Stored data entries
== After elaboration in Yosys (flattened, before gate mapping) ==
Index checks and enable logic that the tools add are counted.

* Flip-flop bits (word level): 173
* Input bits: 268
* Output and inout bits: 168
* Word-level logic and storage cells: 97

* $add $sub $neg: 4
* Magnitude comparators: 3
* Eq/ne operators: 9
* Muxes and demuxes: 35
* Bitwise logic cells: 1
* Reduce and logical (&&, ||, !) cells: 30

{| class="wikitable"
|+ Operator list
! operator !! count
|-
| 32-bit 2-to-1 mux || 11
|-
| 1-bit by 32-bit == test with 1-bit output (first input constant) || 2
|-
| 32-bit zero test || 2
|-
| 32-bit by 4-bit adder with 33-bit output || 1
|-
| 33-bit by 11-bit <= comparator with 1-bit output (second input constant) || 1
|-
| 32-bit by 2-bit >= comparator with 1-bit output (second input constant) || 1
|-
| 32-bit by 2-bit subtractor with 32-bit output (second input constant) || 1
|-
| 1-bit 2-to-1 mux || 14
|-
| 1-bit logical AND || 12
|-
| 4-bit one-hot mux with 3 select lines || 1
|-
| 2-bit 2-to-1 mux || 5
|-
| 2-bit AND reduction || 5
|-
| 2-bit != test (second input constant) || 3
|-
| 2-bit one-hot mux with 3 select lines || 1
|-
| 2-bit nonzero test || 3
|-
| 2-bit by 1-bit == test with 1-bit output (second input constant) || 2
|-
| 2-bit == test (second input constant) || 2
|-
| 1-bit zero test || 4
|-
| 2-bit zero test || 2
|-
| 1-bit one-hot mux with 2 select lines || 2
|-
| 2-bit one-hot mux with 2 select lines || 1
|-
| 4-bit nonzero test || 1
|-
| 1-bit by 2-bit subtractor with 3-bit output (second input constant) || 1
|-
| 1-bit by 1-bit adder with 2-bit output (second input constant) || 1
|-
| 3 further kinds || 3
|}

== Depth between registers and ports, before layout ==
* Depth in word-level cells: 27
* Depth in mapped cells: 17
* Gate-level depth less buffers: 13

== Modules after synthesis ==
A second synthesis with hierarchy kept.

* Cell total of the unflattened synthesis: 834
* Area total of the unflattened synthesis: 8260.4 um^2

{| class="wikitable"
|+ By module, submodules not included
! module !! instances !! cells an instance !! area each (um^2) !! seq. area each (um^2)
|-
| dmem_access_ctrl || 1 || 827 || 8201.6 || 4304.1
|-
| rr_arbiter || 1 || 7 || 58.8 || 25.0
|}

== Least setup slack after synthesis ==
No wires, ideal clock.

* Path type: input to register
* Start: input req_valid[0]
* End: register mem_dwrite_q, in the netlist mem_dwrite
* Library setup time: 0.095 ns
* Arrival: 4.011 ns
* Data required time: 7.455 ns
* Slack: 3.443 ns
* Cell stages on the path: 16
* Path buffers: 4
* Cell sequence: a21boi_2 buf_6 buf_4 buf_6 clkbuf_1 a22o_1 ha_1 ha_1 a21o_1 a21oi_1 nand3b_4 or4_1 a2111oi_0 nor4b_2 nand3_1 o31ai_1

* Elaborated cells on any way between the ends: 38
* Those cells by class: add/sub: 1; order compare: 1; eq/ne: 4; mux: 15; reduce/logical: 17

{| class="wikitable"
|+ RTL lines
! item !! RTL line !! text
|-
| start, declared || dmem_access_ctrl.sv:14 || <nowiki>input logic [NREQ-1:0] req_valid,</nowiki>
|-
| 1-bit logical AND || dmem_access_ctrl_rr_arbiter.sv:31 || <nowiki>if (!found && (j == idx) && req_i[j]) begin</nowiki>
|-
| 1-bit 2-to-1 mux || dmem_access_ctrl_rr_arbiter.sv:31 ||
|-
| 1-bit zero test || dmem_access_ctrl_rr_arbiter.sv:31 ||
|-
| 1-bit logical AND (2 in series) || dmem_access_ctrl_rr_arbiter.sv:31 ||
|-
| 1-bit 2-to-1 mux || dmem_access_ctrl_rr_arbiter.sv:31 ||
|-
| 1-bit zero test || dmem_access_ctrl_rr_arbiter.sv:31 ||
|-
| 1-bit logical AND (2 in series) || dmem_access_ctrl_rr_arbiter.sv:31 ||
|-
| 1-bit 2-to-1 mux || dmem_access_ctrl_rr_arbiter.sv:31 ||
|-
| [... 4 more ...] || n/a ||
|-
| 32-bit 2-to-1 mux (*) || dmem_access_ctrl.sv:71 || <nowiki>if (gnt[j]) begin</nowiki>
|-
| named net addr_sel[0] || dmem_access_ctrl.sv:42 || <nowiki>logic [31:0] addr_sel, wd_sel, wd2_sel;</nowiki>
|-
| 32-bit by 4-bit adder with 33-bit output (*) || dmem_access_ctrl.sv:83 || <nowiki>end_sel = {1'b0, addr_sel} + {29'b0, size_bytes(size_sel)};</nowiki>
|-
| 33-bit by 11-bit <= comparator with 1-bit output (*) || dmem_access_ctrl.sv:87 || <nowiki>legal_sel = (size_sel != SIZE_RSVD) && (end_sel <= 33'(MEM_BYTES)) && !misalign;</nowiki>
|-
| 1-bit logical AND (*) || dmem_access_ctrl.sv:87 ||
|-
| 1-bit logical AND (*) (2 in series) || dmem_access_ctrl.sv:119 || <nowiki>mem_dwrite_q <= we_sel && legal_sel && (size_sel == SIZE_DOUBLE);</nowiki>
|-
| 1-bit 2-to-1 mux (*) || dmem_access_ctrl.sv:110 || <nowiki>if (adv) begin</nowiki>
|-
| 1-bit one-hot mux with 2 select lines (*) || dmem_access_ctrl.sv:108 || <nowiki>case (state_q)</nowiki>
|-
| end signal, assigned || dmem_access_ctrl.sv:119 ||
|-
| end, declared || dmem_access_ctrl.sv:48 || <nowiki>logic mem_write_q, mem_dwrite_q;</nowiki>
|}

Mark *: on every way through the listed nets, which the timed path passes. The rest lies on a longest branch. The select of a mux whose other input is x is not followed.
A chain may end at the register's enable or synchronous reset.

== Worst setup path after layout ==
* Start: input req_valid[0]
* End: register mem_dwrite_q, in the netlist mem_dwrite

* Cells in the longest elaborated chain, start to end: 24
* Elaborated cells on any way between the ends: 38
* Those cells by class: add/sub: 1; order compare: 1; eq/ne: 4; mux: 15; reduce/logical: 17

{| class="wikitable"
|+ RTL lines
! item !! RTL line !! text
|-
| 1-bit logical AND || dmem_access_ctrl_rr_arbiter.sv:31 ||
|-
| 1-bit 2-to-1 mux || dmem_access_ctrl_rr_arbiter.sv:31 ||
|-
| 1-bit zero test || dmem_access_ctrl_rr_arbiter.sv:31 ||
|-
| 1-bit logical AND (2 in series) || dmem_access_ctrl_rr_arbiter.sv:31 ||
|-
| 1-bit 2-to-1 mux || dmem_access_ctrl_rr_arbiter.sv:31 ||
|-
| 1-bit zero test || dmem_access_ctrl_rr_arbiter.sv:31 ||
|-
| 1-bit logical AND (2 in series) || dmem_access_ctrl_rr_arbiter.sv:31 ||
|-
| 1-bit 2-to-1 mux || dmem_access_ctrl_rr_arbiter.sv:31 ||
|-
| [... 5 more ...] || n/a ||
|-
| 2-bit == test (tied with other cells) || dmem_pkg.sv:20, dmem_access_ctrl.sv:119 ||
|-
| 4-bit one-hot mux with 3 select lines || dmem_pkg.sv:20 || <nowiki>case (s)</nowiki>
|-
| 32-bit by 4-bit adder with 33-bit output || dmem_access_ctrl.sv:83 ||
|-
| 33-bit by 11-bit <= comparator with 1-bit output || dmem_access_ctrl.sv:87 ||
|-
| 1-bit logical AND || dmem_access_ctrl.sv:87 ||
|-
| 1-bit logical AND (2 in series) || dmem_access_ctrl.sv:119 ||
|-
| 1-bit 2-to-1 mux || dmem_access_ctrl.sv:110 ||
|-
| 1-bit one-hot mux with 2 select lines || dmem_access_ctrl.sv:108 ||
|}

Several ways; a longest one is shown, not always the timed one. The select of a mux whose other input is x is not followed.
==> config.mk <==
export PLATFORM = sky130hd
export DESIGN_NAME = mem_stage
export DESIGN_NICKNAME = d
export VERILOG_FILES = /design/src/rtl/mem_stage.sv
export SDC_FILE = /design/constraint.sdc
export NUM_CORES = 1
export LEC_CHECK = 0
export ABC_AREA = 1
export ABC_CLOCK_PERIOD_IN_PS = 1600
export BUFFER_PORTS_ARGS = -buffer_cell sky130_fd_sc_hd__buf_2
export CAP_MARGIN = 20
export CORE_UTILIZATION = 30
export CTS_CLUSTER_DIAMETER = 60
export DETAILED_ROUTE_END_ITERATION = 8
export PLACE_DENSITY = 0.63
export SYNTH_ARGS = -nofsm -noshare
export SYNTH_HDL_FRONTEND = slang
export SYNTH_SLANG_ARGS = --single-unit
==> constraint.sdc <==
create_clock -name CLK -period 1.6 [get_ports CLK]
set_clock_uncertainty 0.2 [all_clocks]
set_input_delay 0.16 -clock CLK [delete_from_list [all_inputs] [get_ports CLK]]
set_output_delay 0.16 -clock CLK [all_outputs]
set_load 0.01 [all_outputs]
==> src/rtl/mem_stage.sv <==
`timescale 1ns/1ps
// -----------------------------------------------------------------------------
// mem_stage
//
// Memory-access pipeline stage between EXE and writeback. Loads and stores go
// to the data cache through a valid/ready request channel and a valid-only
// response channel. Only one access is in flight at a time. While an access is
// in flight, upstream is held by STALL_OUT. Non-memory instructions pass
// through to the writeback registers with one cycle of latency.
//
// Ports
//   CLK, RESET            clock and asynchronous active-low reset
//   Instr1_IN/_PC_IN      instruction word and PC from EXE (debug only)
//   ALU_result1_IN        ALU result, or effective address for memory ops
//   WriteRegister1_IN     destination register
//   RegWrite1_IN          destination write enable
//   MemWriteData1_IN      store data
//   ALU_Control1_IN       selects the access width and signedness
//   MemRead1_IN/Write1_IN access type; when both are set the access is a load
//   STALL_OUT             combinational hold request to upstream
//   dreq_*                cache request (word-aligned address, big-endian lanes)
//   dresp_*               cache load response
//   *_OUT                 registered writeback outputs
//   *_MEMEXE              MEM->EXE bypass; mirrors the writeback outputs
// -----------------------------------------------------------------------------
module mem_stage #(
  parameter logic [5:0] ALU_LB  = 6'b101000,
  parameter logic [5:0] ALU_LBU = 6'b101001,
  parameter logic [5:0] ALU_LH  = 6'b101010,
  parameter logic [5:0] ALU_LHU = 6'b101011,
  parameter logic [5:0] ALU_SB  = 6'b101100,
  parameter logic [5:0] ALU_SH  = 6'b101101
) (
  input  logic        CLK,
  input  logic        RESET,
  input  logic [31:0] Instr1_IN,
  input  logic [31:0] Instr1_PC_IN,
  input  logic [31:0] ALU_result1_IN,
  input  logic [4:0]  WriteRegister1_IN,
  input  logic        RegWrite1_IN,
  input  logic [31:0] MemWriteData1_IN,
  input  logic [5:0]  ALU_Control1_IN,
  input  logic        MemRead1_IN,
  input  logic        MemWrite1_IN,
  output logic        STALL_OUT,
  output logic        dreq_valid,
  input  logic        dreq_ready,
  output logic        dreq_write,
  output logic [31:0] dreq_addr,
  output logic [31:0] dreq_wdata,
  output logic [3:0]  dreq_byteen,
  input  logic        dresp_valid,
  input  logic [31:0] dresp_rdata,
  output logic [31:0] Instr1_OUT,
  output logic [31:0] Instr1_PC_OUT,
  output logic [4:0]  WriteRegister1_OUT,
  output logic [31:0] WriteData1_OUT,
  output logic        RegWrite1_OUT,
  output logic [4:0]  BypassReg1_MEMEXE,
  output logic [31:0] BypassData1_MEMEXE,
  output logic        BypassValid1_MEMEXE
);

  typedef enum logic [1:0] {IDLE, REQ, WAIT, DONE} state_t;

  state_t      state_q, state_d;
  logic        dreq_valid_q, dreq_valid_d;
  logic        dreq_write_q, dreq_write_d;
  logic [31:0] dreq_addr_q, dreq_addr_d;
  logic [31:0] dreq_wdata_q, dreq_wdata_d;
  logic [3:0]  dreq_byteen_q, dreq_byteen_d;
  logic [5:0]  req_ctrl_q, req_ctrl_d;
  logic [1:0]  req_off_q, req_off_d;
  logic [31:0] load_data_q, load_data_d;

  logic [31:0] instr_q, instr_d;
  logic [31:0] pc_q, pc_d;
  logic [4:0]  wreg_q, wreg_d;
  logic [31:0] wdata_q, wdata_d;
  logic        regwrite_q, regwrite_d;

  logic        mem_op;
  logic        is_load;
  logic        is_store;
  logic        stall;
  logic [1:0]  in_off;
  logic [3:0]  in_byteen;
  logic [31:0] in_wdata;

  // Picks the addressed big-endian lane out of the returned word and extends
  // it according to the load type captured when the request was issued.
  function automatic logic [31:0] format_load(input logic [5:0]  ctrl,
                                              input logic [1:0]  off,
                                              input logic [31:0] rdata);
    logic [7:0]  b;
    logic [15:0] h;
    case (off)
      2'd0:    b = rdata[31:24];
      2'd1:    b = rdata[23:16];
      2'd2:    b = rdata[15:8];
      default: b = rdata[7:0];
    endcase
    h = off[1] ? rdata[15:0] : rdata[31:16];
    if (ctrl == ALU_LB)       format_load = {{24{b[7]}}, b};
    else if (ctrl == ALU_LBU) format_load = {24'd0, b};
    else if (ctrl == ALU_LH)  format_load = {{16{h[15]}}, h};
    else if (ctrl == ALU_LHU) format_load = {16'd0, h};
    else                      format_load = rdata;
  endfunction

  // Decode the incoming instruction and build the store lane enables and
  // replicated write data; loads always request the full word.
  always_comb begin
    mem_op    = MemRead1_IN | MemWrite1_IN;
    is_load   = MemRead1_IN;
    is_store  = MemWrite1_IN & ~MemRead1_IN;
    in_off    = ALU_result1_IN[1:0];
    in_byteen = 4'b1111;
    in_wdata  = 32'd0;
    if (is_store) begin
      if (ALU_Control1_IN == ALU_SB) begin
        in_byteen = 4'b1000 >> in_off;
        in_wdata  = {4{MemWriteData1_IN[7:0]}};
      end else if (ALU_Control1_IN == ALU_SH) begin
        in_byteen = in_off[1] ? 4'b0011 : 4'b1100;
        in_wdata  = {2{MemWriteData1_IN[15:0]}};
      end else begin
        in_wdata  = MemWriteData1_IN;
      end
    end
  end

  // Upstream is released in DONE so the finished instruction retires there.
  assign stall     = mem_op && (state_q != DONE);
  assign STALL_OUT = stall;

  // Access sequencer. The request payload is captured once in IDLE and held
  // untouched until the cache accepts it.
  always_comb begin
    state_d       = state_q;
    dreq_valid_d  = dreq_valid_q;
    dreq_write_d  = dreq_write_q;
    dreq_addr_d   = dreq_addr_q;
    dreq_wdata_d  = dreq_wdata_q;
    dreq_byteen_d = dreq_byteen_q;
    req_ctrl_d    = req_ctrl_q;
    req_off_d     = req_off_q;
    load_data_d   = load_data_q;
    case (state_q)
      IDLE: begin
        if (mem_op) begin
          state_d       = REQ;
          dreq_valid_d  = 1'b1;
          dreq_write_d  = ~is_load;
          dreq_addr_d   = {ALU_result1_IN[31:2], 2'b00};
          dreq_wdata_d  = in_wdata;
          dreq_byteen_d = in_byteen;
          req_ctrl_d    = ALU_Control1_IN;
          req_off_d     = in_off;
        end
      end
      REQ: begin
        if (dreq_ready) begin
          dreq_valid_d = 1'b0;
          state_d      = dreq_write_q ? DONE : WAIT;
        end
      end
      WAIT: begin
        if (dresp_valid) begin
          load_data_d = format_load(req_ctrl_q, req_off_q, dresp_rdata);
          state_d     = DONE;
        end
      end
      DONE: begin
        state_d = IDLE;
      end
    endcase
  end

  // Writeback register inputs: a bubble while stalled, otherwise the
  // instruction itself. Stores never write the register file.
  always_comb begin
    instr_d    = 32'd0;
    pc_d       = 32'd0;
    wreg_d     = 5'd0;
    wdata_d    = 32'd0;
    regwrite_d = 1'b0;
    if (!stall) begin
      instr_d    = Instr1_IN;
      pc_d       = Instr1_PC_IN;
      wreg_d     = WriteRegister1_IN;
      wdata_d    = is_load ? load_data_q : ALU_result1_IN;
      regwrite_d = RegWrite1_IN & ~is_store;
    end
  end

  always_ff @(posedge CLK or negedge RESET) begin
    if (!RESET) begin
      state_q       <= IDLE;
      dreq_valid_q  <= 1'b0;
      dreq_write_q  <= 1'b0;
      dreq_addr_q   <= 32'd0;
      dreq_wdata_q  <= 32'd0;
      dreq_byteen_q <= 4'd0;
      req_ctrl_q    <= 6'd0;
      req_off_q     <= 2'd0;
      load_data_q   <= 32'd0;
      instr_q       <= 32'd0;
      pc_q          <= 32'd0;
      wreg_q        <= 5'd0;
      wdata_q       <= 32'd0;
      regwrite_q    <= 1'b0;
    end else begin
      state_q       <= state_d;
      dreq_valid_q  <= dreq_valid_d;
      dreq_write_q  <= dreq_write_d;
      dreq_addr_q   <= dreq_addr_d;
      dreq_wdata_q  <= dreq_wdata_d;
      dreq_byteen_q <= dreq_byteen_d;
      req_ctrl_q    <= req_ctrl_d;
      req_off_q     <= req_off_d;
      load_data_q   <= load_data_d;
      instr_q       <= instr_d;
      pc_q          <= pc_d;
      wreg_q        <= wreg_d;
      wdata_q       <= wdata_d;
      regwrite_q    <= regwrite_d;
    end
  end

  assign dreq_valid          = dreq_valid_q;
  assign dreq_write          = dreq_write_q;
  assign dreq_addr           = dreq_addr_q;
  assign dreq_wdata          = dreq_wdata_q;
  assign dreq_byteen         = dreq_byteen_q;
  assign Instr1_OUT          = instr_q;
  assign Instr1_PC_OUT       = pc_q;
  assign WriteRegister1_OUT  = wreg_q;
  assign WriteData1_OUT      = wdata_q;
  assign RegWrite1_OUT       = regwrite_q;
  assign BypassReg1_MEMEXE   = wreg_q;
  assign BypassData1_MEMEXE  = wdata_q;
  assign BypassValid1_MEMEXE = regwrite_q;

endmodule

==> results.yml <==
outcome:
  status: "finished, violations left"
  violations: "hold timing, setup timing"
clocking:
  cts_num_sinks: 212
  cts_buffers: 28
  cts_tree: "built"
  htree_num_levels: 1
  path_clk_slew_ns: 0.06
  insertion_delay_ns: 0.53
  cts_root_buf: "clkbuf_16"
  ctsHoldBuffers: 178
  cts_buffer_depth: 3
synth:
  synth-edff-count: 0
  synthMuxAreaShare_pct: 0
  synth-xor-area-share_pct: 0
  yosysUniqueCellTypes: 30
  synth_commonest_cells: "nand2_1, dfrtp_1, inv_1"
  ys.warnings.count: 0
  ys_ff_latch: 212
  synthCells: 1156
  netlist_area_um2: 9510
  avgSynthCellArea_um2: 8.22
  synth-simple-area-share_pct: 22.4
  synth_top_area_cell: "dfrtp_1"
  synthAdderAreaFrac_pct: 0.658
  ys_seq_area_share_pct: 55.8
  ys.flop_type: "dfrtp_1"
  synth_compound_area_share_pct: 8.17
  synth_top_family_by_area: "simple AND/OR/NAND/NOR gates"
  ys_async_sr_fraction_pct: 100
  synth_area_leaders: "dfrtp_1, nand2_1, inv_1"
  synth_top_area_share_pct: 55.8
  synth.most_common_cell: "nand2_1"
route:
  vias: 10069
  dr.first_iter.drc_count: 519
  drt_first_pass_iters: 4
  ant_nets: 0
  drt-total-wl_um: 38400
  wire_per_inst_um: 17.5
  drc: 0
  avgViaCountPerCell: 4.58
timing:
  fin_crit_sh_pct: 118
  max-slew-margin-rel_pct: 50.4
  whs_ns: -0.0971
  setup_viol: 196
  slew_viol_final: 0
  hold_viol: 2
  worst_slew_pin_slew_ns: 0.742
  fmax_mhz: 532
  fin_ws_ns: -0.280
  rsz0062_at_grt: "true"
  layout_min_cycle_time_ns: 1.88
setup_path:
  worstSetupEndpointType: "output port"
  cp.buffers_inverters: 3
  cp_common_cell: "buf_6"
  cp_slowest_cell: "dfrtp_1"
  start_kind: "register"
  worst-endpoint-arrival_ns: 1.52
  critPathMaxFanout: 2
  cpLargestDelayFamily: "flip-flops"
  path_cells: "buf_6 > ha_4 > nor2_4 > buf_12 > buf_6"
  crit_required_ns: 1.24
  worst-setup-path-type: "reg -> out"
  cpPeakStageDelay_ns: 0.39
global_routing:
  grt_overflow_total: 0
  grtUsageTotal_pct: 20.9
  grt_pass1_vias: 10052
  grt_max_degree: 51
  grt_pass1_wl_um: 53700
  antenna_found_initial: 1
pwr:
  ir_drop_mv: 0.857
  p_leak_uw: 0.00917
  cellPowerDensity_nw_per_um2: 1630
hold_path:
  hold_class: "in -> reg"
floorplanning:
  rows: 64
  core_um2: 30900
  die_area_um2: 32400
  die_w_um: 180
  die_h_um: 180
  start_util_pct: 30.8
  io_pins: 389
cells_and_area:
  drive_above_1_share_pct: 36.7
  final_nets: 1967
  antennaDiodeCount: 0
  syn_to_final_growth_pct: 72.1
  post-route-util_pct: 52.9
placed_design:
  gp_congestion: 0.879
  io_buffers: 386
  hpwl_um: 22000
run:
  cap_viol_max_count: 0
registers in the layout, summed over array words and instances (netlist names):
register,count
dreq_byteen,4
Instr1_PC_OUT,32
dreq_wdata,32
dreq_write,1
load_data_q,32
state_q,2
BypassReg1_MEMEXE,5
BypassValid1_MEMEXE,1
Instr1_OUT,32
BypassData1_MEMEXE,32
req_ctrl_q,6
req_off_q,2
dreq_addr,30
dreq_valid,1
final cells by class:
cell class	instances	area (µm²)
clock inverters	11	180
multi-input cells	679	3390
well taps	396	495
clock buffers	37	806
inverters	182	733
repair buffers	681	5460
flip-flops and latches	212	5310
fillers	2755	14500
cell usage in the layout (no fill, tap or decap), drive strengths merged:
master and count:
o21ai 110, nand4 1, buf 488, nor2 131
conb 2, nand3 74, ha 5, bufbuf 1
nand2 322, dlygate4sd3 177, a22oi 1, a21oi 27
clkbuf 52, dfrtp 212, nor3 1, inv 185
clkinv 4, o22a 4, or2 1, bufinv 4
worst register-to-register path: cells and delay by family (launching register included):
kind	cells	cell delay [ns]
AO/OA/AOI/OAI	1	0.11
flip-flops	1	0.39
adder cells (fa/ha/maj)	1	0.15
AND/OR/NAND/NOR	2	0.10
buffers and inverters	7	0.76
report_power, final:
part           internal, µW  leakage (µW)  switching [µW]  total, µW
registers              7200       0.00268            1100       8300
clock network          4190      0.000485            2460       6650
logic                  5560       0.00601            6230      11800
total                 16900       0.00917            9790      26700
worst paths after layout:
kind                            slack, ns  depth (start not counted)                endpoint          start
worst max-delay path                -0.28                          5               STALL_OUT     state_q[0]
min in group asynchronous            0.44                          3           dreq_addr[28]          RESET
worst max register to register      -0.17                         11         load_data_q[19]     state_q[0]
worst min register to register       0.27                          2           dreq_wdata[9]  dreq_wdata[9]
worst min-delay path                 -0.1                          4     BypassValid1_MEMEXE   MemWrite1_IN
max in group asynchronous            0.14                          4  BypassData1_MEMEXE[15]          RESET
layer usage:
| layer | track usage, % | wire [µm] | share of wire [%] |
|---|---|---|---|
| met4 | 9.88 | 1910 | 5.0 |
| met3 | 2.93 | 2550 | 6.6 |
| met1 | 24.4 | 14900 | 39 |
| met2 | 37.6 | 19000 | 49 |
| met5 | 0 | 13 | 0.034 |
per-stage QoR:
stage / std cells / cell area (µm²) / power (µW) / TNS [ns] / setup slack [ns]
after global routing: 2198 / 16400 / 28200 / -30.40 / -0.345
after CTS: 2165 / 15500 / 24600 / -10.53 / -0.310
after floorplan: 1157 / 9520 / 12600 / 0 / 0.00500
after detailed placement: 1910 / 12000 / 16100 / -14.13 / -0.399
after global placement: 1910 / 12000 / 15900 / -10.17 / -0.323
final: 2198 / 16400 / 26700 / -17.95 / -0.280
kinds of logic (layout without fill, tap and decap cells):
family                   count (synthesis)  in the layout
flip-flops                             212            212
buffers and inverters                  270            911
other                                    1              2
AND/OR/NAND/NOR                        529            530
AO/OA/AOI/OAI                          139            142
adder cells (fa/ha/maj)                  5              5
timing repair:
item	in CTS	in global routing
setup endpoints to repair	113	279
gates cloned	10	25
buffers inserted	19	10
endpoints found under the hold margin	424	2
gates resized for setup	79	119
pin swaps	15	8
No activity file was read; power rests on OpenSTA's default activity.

* Aim of the task
When a line in the data contains "declared", return it as written.

* Exercise response
| start, declared || dmem_access_ctrl.sv:14 || <nowiki>input logic [NREQ-1:0] req_valid,</nowiki>
| end, declared || dmem_access_ctrl.sv:48 || <nowiki>logic mem_write_q, mem_dwrite_q;</nowiki>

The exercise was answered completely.